1944年(昭和19年)に不要不急線として一部の区間が休止となったが、1954年(昭和29年)に営業を再開し、同時に長良川東岸の合渡橋まで延長した。この際に鏡島駅の位置が千手堂起点4.0キロ地点から3.4キロ地点の場所に変更されている。
岐阜市内線と直通運転を行っており、車両も岐阜市内線と共用で、一部に併用軌道の区間もあったが、法規上は岐阜市内線と異なり全線が地方鉄道法に準拠していた。
1964年(昭和39年)に廃止され、名鉄バスに転換された。末端区間は約10年の営業であった。名鉄が2004年(平成16年)10月1日に岐阜市内のバス事業を岐阜乗合自動車(岐阜バス)に譲渡したため、現在は岐阜バスが代替バスを運行している。
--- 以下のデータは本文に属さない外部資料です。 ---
==> ./design.v <==
module SM2TC
	#(parameter width = 11)
	(input [width-1:0] SM,
	 output [width-1:0] TC
	);
	wire [width-2:0] Magnitude;														 
	assign Magnitude = ~(SM[width-2:0]) + 'b1; 		 
 	assign TC =
		SM[width-1] ?																							 
		(Magnitude == 0 ?																			 
			'd0 :																												 
			{1'b1, Magnitude}																		 
		) :         
		SM;                     																			 
endmodule  
==> ./run.sh <==
#!/bin/bash
# OpenROAD 26Q1-2900-gdf79404cd8, Yosys 0.63+post, stock flow scripts
make -C /OpenROAD-flow-scripts/flow DESIGN_CONFIG=/design/flow/config.mk WORK_HOME=/design/flow/orfs finish
==> ./config.mk <==
export PLATFORM = sky130hd
export DESIGN_NAME = SM2TC
export DESIGN_NICKNAME = SM2TC
export VERILOG_FILES = /design/flow/design.v
export SDC_FILE = /design/flow/constraint.sdc
export NUM_CORES = 4
export LEC_CHECK = 1
export CORE_AREA = 10 10 70 70
export DIE_AREA = 0 0 80 80
==> ./constraint.sdc <==
current_design SM2TC

set clk_period 4.5
set clk_io_pct 0.2

create_clock -name clk0 -period $clk_period

set non_clock_inputs [all_inputs -no_clocks]
set_input_delay [expr $clk_period * $clk_io_pct] -clock clk0 $non_clock_inputs
set_output_delay [expr $clk_period * $clk_io_pct] -clock clk0 [all_outputs]
==> results.yml <==
# physical design summary
critical_path:
  arrival_ps: 3050
  cpPeakStageDelay_ps: 530
  crit_top_cell: "clkdlybuf4s50_1"
  critPathSlowestCell: "clkdlybuf4s50_1"
  path_class: "in -> out"
  cp.required_ps: 3600
  crit_path_max_fanout: 5
  cp_cell_sequence: "clkdlybuf4s50_1, inv_1, ha_1, nor4b_2, mux2i_1, o2111ai_1, o221ai_1, clkdlybuf4s50_1"
  cp-start-kind: "primary input"
  crit_path_end_kind: "primary output"
cells_and_area:
  area_delta_synth_final_pct: 77.9
  drive_above_1_share: 0.101
  regArea_sq_um: 0
  flop-count: 0
  lay_top_count: "clkdlybuf4s50_1"
  n_clock_buffer: 0
  finalCoreUtilization: 0.186
  final_cell_mix: "clkdlybuf4s50_1 (22), xnor2_1 (8), nand2_1 (6)"
timing:
  fin_crit_sh: 0.877
  slew_viol_final: 0
  slew_headroom: 0.709
  hold_viol: 0
  worstMarginPinSlew_ps: 435
  rsz0062_at_grt: "false"
  fin_crit_ps: 3950
  setup_viol: 0
  hold_slack_ps: 2790
  tns_ps: 0
  clock.fmax_mhz: 253
cts:
  cts_hold_buffers: 0
  postCtsSetupBuffers: 0
  ctsResizeCount: 0
global_route:
  grt_pass1_vias: 421
  grt_usage: 0.0376
  globalRouteOverflowTotal: 0
  antenna_found_initial: 0
  grt_pass1_wl_um: 2010
  grt_max_degree: 14
yosys:
  synthCells: 47
  postSynthSeqShare: 0
  ys_cells: 47
  ys_types: 27
  ys_area_sq_um: 357
  synth_area_sq_um: 357
  syn_avg_cell_area_sq_um: 7.59
  yosysWarnings: 0
worst_hold_path:
  hold_class: "in -> out"
detailed_routing:
  vias: 408
  drt-total-wl_um: 1230
  drtIter0Drc: 20
  antenna_cells: 0
  ant_nets: 0
  dr.pass1.iters: 3
  via_per_inst: 3.55
  drc_errors: 0
  wl_per_cell_um: 10.7
power:
  clockPowerShare: 0
  total_power_mw: 0.0573
  leakage_nw: 0.212
  p_int_mw: 0.0363
  power_frac_seq: 0
  powerDensity_nw_per_um2: 90.3
  netSwitchingFraction: 0.366
  worst_ir_drop_vdd_v: 0.0000105
  power_switching_mw: 0.0210
  combPwrFrac: 1.000
job:
  openroad.warnings: 32
  maxCapViolations: 0
die:
  rows: 21
  initCoreUtil: 0.104
  core_sq_um: 3420
  pin_count: 22
  die-height_um: 80
  die_x_um: 80
  die-area_sq_um: 6400
placed_design:
  portBuffers: 22
  routabilityCongestion: 0.704
outcome:
  status: "finished clean"
## synth_stat cells
library cell,count,share of area
o211a_1,1,0.028
nand2_1,6,0.063
nor3_1,3,0.042
inv_1,3,0.032
clkbuf_1,1,0.011
o21ai_2,1,0.025
o31ai_1,2,0.042
o21ai_0,2,0.028
mux2i_1,2,0.056
a31oi_1,1,0.018
xnor2_1,8,0.20
nand2b_1,1,0.018
buf_6,1,0.032
o31ai_2,1,0.035
o2111ai_1,2,0.049
or3_4,1,0.032
nor4_1,1,0.018
o221ai_1,1,0.025
a21boi_1,1,0.021
nor4b_2,1,0.042
nor3b_1,1,0.021
nand3_1,1,0.014
nor2b_1,1,0.018
ha_1,1,0.035
nor2_1,1,0.011
and3_1,1,0.018
o311ai_4,1,0.074
## per-layer routing
layer	wire length, um	part of all wire	GRT usage
met5	0	0	0
met4	0	0	0
met3	118	0.096	0.0136
met2	622	0.51	0.0714
met1	488	0.40	0.0409
## critical path, delay by kind of cell
kind | cells | cell delay (ps)
buf+inv | 3 | 1060
fa+ha+maj | 1 | 240
compound gates | 2 | 240
simple gates | 1 | 310
mux | 1 | 300
## worst paths after layout
| path | startpoint | endpoint | slack, ps | cells past startpoint |
|---|---|---|---|---|
| setup / recovery | SM[0] | TC[1] | 550 | 8 |
| hold / removal | SM[0] | TC[0] | 2790 | 4 |
## cell families (layout without fill, tap and decap cells)
kind of cell	count (synthesis)	count (layout)	share of synthesized area
xor+xnor	8	8	0.196
compound gates	13	13	0.344
mux	2	2	0.0561
fa+ha+maj	1	1	0.0351
simple gates	18	18	0.295
buf+inv	5	27	0.0737
## metrics by stage
stage                     worst slack (ps)  cell area (sq um)  instances
after floorplan                       1720                357         47
after global placement                 582                634        115
after detailed placement               558                634        115
after CTS                              541                634        115
after global routing                   335                634        115
final                                  555                634        115
## cell type report
type	count	area, sq um
Timing Repair Buffer	24	235
Inverter	3	11.3
Multi-Input combinational cell	42	330
Fill cell	386	2780
Tap cell	46	57.6
## power groups by stage
| stage | logic (mW) | clock network [mW] | registers (mW) |
|---|---|---|---|
| finish | 0.0573 | 0 | 0 |
| global route | 0.0637 | 0 | 0 |
| CTS | 0.0585 | 0 | 0 |
Power figures rest on the tool's default switching activity, not on a simulated workload.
また、鏡島交番(交番機能は2014年12月現在、西岐阜交番に移転)の西側および弘法口駅付近の一部は市道に置き換えられて名残があるものの、東鏡島駅は旧中山道寄りに路線が設定されていたことからも東鏡島付近や弘法口 - 西鏡島については廃止以後の道路・宅地開発での区画整理により、路線の名残は全く残っていない。
西鏡島から穂積、牛牧(現在の瑞穂市)を経て、大垣への延伸構想や近鉄養老線との相互直通構想もあったが立ち消えになった。
年表
今尾 (2008)、p.52および岐阜地区各線年表、pp.139-140。より。
- 1924年(大正13年)4月21日 美濃電気軌道が千手堂 - 鏡島間を開業。
- 1925年(大正14年)6月1日 市内線の徹明町 - 千手堂間が開業し、接続。
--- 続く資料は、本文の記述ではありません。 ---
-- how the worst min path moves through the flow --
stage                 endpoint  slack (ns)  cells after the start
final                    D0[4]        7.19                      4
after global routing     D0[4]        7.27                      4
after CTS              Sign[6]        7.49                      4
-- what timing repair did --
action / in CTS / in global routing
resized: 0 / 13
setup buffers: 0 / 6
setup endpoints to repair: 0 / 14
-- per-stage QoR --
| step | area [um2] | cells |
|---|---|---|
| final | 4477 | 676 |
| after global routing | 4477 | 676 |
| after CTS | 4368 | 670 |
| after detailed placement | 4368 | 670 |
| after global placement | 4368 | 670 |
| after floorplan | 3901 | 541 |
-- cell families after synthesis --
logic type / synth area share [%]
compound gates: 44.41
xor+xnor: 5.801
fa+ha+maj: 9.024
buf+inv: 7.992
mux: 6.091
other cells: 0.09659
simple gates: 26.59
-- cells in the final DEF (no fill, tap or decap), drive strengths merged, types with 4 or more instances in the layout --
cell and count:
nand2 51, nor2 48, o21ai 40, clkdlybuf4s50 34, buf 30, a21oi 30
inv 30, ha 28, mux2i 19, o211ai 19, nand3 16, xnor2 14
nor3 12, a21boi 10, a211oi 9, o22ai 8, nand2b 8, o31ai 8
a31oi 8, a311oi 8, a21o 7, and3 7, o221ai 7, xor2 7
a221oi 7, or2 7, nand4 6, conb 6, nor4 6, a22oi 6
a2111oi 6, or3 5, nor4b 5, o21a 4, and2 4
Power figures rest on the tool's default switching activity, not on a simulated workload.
### flow/design.v
module AddSub
	#(parameter W = 16)			 
	(
		input [W-1:0] A, B,				 
		input c0,											 
		output [W-1:0] S,					 
		output ovf										 
	);
	wire [W:0] c;									 
	assign c[0] = c0;
	genvar i;
	generate
		for (i = 0; i < W; i = i + 1)
			begin: RCAddSub
				FullAdder FA(A[i], B[i] ^ c[0], c[i], S[i], c[i+1]);
			end
	endgenerate
		assign ovf = c[W-1] ^ c[W];
endmodule  
module BoothMul
	#(parameter W = 16)								 
	(Clock, Reset, Start, M, Q, P);
	localparam WW = 2 * W;						 
	localparam BoothIter = $clog2(W);	 
	input Clock;
	input Reset;											 
	input Start;											 
	input signed [W-1:0] Q;						 
	input signed [W-1:0] M;						 
	output signed [WW-1:0] P;					 
	reg signed [WW+1:0] PM;						 
	wire M_LD;												 
	wire P_LD;												 
	wire PM_ASR;											 
	reg [BoothIter-1:0] CTR;					 
	wire CTR_DN;											 
	wire c0;
	wire ovf;
	wire signed [W-1:0] R;
	AddSub #(.W(W)) AddSub1(PM[WW:W+1], Q, c0, R, ovf);
	wire PSgn = R[W-1] ^ ovf;					 
	reg [2:0] State, State_Next;
	localparam Init		= 3'd0;
	localparam Load		= 3'd1;
	localparam Check	= 3'd2;
	localparam Add		= 3'd3;
	localparam Sub		= 3'd4;
	localparam Next		= 3'd5;
	localparam More		= 3'd6;
	localparam Done		= 3'd7;
	always @*
	begin
		case(State)
			Init:
				if (Start)
					State_Next <= Load;
				else
					State_Next <= Init;
			Load:	State_Next <= Check;
			Check:
				if (~PM[1] & PM[0])
						State_Next <= Add;
				else if (PM[1] & ~PM[0])
						State_Next <= Sub;
				else
						State_Next <= Next;
			Add: State_Next <= Next;
			Sub: State_Next <= Next;
			Next: State_Next <= More;
			More:
				if (CTR == 'd0)
						State_Next <= Done;
				else
						State_Next <= Check;
			Done: State_Next <= Init;
		endcase
	end
	initial
	begin
		State <= Init;
		PM <= 'd0;
		CTR <= W;
	end
	always @(posedge Clock)
		if (Reset)
			State <= Init;
		else
			State <= State_Next;
	assign M_LD			= (State == Load);
	assign P_LD			= (State == Add) | (State == Sub);
	assign PM_ASR 	= (State == Next);
	assign CTR_DN 	= (State == Next);
	assign c0 			= (State == Sub);
	assign AllDone	= (State == Done);
	wire signed [W:0] ZERO; 					 
	assign ZERO = 'd0;
	always @(posedge Clock)
		if (Reset)
			begin
				PM[WW+1:W+1] <= 'd0;
				PM[0] <= 0;
				CTR <= W;
			end
		else
			begin
				PM <=
					(M_LD? $signed({ZERO, M, 1'b0}) :				 
						(P_LD ? $signed({PSgn, R, PM[W:0]}) :	 
							(PM_ASR ? PM >>> 1 :								 
							 PM																	 
							)        
						)
					);
				CTR <= CTR_DN ? CTR - 1 : CTR;
			end
	assign P = AllDone? PM[WW:1] : 'd0;
endmodule  
module FullAdder(a, b, cin, s, cout);
	input a, b, cin;
	output s, cout;
	assign s = a ^ b ^ cin;
	assign cout = a & b | cin & (a ^ b);
endmodule  
### flow/run.sh
#!/bin/bash
# OpenROAD 26Q1-2900-gdf79404cd8, Yosys 0.63+post, stock flow scripts
make -C /OpenROAD-flow-scripts/flow DESIGN_CONFIG=/design/flow/config.mk WORK_HOME=/design/flow/orfs finish
### flow/config.mk
export PLATFORM = sky130hd
export DESIGN_NAME = BoothMul
export DESIGN_NICKNAME = BoothMul
export VERILOG_FILES = /design/flow/design.v
export SDC_FILE = /design/flow/constraint.sdc
export NUM_CORES = 4
export LEC_CHECK = 1
export CORE_UTILIZATION = 40
### flow/constraint.sdc
current_design BoothMul

set clk_period 16.8
set clk_io_pct 0.2

create_clock -name clk0 -period $clk_period [get_ports {Clock}]

set non_clock_inputs [all_inputs -no_clocks]
set_input_delay [expr $clk_period * $clk_io_pct] -clock clk0 $non_clock_inputs
set_output_delay [expr $clk_period * $clk_io_pct] -clock clk0 [all_outputs]
==> reports/results.ini <==
[yosys]
syn_area_um2 = 2879
ys.flop_type = dfxtp_1
top_cell_area_share_pct = 17.38
async_flop_share_pct = 0
top_area_cell = dfxtp_1
ys_area_um2 = 2879
syn_avg_cell_area_um2 = 10.32
edf_count = 16
synth_cells = 279
ys_cells = 279
synth_warnings = 3
ys_seq_elements = 41
top_cells_by_count = 34 x a21oi_1, 32 x and2_1, 25 x dfxtp_1, 24 x nor2_1, 20 x inv_1
synth.most_common_cell = a21oi_1
ys_types = 42
ys_seq_share_pct = 34.07
synth.area.top_cells = dfxtp_1 17%, edfxtp_1 17%, fa_1 11%

[worst_hold_path]
min_from = PM[0]
worst_hold_path_type = flip-flop to flip-flop

[power_and_ir_drop]
power.share.switching_pct = 34.53
peakVddDrop_mv = 0.03857
switching_power_w = 0.0001148
p_int_w = 0.0002176
p_seq_share_pct = 38.7
p_clk_share_pct = 24.1
power_frac_comb_pct = 37.2
pwr_density_cell_nw_per_um2 = 89.64
leakage_nw = 1.223

[routing]
diodes = 0
detail_route.vias_per_cell = 5.056
first_pass_iters = 4
routedWlPerCell_um = 14.68
drtIter0Drc = 87
drc = 0
wl_mm = 6.342
ant_nets = 0
vias = 2184

[clock_tree]
cts-buffers-inserted = 5
post-cts-setup-buffers = 0
cts_max_path_buffers = 2
cts_resized = 0
h-tree-depth = 2
tritoncts = built
clk_pin_slew_ps = 90
clk_latency_ps = 290
cts-root-buf = clkbuf_8
cts.sinks = 41
hold_buffers = 0

[layout]
comb_area_um2 = 1715
drive_gt1_share_pct = 8.631
regArea_um2 = 982.2
area_growth_pct = 28.81
n_fill_cell = 631
stdcell_count = 432
fin_util_pct = 53.99

[timing]
finalWorstSetupSlack_ps = 6295
tightest_slew_ps = 840.1
fin_crit_ps = 10510
tns_ps = 0
holdWs_ps = 479.1
fmax_mhz = 95.19
hold_violations = 0
drv_slew = 0
max_slew_margin_pct = 43.75
fin_crit_sh_pct = 62.53
setup_viol = 0
grt_setup_unrepaired = false
finClkSkew_ps = 7.229

[floorplanning]
die_h_um = 86.84
chip_area_um2 = 7541
ioPinCount = 67
dieWidth_um = 86.84
initial_core_util_pct = 41.91
rows = 30
core_um2 = 6869

[setup_path]
crit_cells = 19
worstSetupEndpoint = PM[33]
path_max_fanout = 3
rrSetupSlack_ps = 8530
crit_top_cell = fa_1
start_kind = input pin
critPathSlowestCell = clkdlybuf4s50_1
path_class = input pin to flip-flop
crit_chain = clkdlybuf4s50_1, mux2i_1, fa_1, fa_1, fa_1, fa_1, fa_1, fa_1, fa_1, fa_1, fa_1, fa_1, fa_1, fa_1, fa_1, fa_1, fa_1, mux2i_1, a221oi_1
worstReg2RegEnd = PM[33]
rr_worst_depth = 19
end_kind = flip-flop
cp.arrival_ps = 10650
critPathLaunch = Q[0]
r2r_start = State[1]
crit_path_max_incr_delay_ps = 520
worstPathRequired_ps = 16940
path_buffers = 1
cpLargestDelayFamily = adder cells

[global_route]
grt_usage_pct = 18.86
grt_pass1_wl_mm = 10.67
grt_max_degree = 50
antenna_found_initial = 0
gr-total-overflow = 0
grt_pass1_vias = 2160

[place]
dp_slack_ps = 5911
gp_congestion = 0.7758
placed_cells = 424
io_buffers = 66
dp_hpwl_mm = 4.196

[run_status]
status = completed

[run]
warnings = 28
max_cap_viol_count = 0

-- final cells by class --
type / instances / share of cell area [%]
clock buffers: 5 / 1.856
clock inverters: 3 / 1.113
flip-flops and latches: 41 / 26.48
multi-input cells: 195 / 46.26
well taps: 96 / 3.239
inverters: 20 / 2.024
repair buffers: 72 / 19.03
-- worst min-delay path by stage --
stage     endpoint  slack (ps)  cells after the start
4_1_cts      PM[0]         480                      2
5_1_grt      PM[0]         500                      2
6_report     PM[0]         480                      2
-- worst register-to-register path, cell delays in order (launching register included) --
cell and delay [ps]:
dfxtp_1 490, nor3b_2 760, mux2i_1 220, fa_1 460, fa_1 420, fa_1 430
fa_1 440, fa_1 430, fa_1 420, fa_1 420, fa_1 420, fa_1 420
fa_1 420, fa_1 420, fa_1 420, fa_1 430, fa_1 450, fa_1 420
mux2i_1 140, a221oi_1 90
-- flip-flops by register name (all words and copies together), names as in the netlist --
signal	cells
State	3
CTR	4
PM	34
-- cells in the final DEF, fill, tap and decap left out, types with 3 or more instances in the layout --
cell type         n
a2111oi_0         3
a2111oi_4        10
a21oi_1          34
a31oi_1           3
and2_1           32
buf_4             6
clkbuf_8          5
clkdlybuf4s50_1  66
dfxtp_1          24
edfxtp_1         16
fa_1             16
inv_1            20
mux2i_1          18
nand2_1           4
nand3_1           3
nor2_1           24
nor2b_1           4
xnor2_1          15
-- power by group through the flow --
stage	Clock, W	Combinational, W	Sequential, W
finish	0.0000800	0.000124	0.000129
global route	0.0000863	0.000137	0.000132
CTS	0.0000827	0.000126	0.000129
-- routing by layer --
metal / vias to the layer above / share of wire [%] / GRT usage (%)
met2: 86 / 45 / 29.71
met4: 0 / 0.66 / 1.667
met5: - / 0 / 0
li1: 1069 / - / -
met1: 1025 / 47 / 28.40
met3: 4 / 7.6 / 4.928
-- through the flow --
stage / total power [W] / instance area, um2
global route: 0.0003553 / 3709
CTS: 0.0003373 / 3709
finish: 0.0003324 / 3709
detailed placement: 0.0002556 / 3598
floorplan: 0.0002279 / 2879
global placement: 0.0002553 / 3598
-- logic make-up after synthesis --
kind of cell	share of synthesized area [%]
muxes	6.258
and+or+nand+nor	14.21
xor gates and xnor gates	5.172
buffers and inverters	6.519
AOI/OAI and AO/OA	21.77
DFF	34.07
adders and majority gates	11.99
Power and IR drop assume default switching activity.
- 1926年(大正15年)11月1日 弘法西口 - 鏡島間に川原畑駅開業。
- 1930年(昭和5年)
- 8月20日 名古屋鉄道が美濃電気軌道を合併。
- 9月5日 名古屋鉄道が名岐鉄道に社名変更。鏡島線となる。
- 1935年(昭和10年)8月1日 名岐鉄道が名古屋鉄道に社名変更。
- 1941年(昭和16年)10月21日 市民病院前駅開業。
- 1944年(昭和19年)12月11日 森屋 - 鏡島間休止。
- 1950年(昭和25年)
- 6月10日 千手堂 - 森屋間が道路拡幅工事のため休止。
- 7月11日 千手堂 - 森屋間運行再開。併用軌道化。
- 1953年(昭和28年)8月16日 森屋 - 弘法口間運行再開。弘法東口駅を東鏡島駅、弘法西口駅を弘法口駅と改称。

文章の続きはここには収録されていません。